QuickTime and QuickTime VR movies can be used in PowerPoint, Word, and Excel. However, Office 97 for Windows does not support QuickTime movies, which show up as unrecognizable pictures types in Windows.

Similar interface. The Mac version follows the Apple Platinum guidelines for the colors and shapes of windows, buttons, and other interface objects, but otherwise uses an interface very close to that in Office 97.

Outlook Express. This e-mail/newsgroup clients supports SMTP/POP3, IMAP4, NNTP, LDAP, and can view rich HTML messages. It can encode/decode files using Binhex, MIME, and UUENCODE, and supports multiple email accounts. Like Internet Explorer 4.0, which will also come with Office 98, Outlook Express supports the SOCKS proxy protocol, making it compatible with MS Proxy Server 2.0. However, Outlook Express does not have the collaborations features of the Windows version (see below.)

Non-English language versions.Support services, such as the dictionary, grammar checker, and thesaurus will be in the native language of all versions. It has been reported that some previous European versions of Office Mac had English proofing tools, while these tools in the Windows versions supported the native language.

Another problem points to a problem in moving Word files between Mac and Windows:

"While the file formats may be the same for MS Word 6 between the Macintosh and Windows, that is certainly not true for documents in the Central European character set. MS Word 6 assumes that the character set in use is the standard Western European character set and translates the characters accordingly--in other words it garbles the Central European characters with values above 127!"

Microsoft told MacWindows that it was too early to tell if this would be the case with Office 98 Macintosh Edition.

The bad news: The Mac version lags behind the Windows version

Microsoft Access is not part of this package. Microsoft says it has no plans to port the popular database to Mac. Mac users can view HTML versions of Access databases which Windows users have converted with the Publish to the Web Wizard.

Outlook Express is kind of an "Outlook Lite," in that it does not include the workgroup features of Outlook 97 for Windows, which comes with Office 97 for Windows. Mac users get only an an email/newsgroup client. Mac users cannot participate in the collaboration features of the Windows version, which acts as a client to the Microsoft Exchange Server, in addition to being a POP/SMTP client. Windows users have a calendar with which to schedule meetings, appointments, and events. Windows users also have a to-do list, a Notes section, and a Journal for tracking work history.

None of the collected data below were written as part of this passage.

$ cat config.mk
export PLATFORM = sky130hd
export DESIGN_NAME = lpmc_ctrl
export DESIGN_NICKNAME = d
export VERILOG_FILES = /design/src/hdl/lpmc_pkg.sv /design/src/hdl/lpmc_sync.sv /design/src/hdl/lpmc_warmup.sv /design/src/hdl/lpmc_ctrl.sv
export VERILOG_INCLUDE_DIRS = /design/src /design/src/hdl
export SDC_FILE = /design/constraint.sdc
export NUM_CORES = 1
export LEC_CHECK = 0
export ABC_AREA = 1
export ABC_CLOCK_PERIOD_IN_PS = 5510
export BUFFER_PORTS_ARGS = -buffer_cell sky130_fd_sc_hd__buf_2
export CAP_MARGIN = 20
export CORE_MARGIN = 2
export CORE_UTILIZATION = 53
export DETAILED_ROUTE_END_ITERATION = 10
export GPL_ROUTABILITY_DRIVEN = 0
export GPL_TIMING_DRIVEN = 0
export PLACE_DENSITY_LB_ADDON = 0.08
export REMOVE_ABC_BUFFERS = 1
export SLEW_MARGIN = 20
export SYNTH_ARGS = -nofsm -noshare
export SYNTH_HDL_FRONTEND = slang
export SYNTH_HIERARCHICAL = 1
export SYNTH_SLANG_ARGS = --single-unit
$ cat constraint.sdc
create_clock -name pclk -period 5.51 [get_ports pclk]
set_input_delay 1.653 -clock pclk [delete_from_list [all_inputs] [get_ports pclk]]
set_output_delay 1.653 -clock pclk [all_outputs]
set_load 0.01 [all_outputs]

Microsoft does have an Outlook 97 for Macintosh added the calendar (basically, the features of the existing Exchange Mail and Schedule+ clients plus some new features, though it still doesn't have as many features as the Windows 95 version. The Outlook 97 for Macintosh client is included in Microsoft Exchange Server 5.5, which first shipped last fall. Sources have reported to MacWindows that Microsoft is working on an Outlook 98 for Macintosh, which would have the features of the Windows version.

PowerPoint 98 lacks many features of its Windows counterpart. This includes:

No ClarisWorks file format support. Office 98 Macintosh Edition can not read ClarisWorks files. Until DataViz delivers Office 98 translators for MacLink Plus, the only translation path would be to use MacLink Plus to translate to ClarisWorks files to older versions of Word and Excel, and then open with Office 98.

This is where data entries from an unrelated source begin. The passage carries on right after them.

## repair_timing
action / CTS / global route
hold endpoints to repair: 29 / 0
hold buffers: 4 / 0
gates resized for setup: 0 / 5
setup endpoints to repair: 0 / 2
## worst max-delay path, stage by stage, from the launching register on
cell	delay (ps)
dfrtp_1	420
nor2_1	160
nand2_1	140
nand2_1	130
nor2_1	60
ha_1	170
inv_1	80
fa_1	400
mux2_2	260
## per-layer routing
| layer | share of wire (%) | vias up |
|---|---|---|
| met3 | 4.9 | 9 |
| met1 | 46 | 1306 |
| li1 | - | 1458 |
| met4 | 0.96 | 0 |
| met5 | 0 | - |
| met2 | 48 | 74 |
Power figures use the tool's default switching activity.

Office binders. Mac users won't be able to create or view Office binder files created by Windows users. However, Office 98 will provide a utility for breaking apart Binders created in Office 97 for Windows, enabling Mac users to access Word, Excel, and PowerPoint files.

ActiveX controls are not supported, as they are in Office 97.

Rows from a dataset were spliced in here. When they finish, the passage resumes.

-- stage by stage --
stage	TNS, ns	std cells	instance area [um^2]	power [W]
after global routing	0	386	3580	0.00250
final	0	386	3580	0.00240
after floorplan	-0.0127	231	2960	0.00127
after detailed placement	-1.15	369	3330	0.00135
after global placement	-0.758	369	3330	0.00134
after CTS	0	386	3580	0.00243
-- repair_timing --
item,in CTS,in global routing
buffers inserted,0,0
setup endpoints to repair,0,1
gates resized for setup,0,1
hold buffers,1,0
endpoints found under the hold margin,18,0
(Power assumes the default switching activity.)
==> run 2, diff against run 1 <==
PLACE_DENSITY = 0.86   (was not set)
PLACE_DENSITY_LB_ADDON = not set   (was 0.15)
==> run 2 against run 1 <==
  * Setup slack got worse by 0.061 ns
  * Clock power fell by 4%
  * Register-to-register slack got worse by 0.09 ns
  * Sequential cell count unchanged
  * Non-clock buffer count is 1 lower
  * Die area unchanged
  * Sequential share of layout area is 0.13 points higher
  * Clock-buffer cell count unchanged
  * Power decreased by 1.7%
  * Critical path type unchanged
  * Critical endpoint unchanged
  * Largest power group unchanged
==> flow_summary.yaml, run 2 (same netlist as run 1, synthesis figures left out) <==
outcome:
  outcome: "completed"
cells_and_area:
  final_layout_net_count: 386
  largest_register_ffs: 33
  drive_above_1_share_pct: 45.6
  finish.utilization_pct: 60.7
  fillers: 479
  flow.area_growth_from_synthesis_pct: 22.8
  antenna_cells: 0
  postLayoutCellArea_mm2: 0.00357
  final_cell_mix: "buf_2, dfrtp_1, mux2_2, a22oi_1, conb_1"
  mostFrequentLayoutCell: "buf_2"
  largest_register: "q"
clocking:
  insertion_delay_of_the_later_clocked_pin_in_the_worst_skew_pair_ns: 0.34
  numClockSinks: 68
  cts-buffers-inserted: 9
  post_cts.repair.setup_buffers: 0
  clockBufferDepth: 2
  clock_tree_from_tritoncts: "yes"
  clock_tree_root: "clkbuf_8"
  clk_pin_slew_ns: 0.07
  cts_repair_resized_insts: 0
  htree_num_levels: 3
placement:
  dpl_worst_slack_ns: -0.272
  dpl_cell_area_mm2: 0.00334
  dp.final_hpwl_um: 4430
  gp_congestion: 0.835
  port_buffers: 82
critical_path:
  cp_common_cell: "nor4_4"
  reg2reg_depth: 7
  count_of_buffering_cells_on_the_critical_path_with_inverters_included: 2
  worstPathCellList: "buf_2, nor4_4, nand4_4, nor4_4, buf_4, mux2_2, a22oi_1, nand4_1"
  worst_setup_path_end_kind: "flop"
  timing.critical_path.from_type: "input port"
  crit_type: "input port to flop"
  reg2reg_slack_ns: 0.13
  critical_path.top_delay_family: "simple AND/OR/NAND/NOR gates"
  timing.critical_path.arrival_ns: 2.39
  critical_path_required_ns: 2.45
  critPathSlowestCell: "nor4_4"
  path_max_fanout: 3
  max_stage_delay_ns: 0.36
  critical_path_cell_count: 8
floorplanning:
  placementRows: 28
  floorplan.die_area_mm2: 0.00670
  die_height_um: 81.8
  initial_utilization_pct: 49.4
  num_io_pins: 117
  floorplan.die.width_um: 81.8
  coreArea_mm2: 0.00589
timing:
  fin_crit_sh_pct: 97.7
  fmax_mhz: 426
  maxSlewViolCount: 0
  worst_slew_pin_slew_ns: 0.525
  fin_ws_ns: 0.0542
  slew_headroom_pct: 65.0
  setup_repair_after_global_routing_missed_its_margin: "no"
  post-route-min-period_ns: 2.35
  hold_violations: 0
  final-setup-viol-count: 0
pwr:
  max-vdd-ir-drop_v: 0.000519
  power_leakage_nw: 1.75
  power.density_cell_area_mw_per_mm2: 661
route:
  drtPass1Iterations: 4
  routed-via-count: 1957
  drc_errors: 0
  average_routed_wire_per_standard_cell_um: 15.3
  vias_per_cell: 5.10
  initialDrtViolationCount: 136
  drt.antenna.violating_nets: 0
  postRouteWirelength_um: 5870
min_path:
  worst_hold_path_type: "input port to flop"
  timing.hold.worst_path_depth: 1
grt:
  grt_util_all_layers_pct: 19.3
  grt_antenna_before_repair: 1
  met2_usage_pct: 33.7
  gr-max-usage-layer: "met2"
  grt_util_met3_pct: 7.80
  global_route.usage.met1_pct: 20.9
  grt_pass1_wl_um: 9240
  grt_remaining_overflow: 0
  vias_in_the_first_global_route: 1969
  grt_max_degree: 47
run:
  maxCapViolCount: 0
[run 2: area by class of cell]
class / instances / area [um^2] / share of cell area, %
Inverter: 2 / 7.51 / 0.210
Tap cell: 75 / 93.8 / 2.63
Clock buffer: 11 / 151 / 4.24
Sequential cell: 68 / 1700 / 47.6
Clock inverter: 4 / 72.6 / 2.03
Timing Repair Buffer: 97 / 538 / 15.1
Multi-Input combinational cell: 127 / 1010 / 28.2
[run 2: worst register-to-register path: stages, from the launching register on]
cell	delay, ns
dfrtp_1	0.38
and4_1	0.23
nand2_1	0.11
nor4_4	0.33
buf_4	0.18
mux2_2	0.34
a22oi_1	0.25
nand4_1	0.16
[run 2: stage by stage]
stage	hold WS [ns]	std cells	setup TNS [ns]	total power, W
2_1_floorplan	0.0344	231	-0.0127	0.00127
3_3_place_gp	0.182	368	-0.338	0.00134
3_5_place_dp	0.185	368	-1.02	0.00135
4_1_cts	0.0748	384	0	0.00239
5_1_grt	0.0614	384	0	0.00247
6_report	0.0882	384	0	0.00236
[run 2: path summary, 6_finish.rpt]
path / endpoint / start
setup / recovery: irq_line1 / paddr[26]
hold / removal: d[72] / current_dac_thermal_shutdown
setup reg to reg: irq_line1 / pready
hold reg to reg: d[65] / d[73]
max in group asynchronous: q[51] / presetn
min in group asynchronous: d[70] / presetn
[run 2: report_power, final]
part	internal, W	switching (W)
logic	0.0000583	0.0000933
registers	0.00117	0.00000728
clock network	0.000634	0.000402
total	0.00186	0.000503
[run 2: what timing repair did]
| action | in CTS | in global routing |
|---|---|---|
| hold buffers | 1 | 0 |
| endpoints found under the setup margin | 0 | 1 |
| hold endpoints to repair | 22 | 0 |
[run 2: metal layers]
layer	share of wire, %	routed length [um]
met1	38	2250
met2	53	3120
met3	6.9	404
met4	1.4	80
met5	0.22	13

Office Viewers. Microsoft does not plan to deliver Word 98 or Excel 98 viewers for Macintosh. However, a PowerPoint 98 viewer will become available after Office 98 ships.

Open from an URL. Only Word 98 can be launched from an URL. All applications in Office 97 for Windows have this ability.

In-place editing of OLE objects. OLE objects are edited in separate windows, rather in place as in Office 97.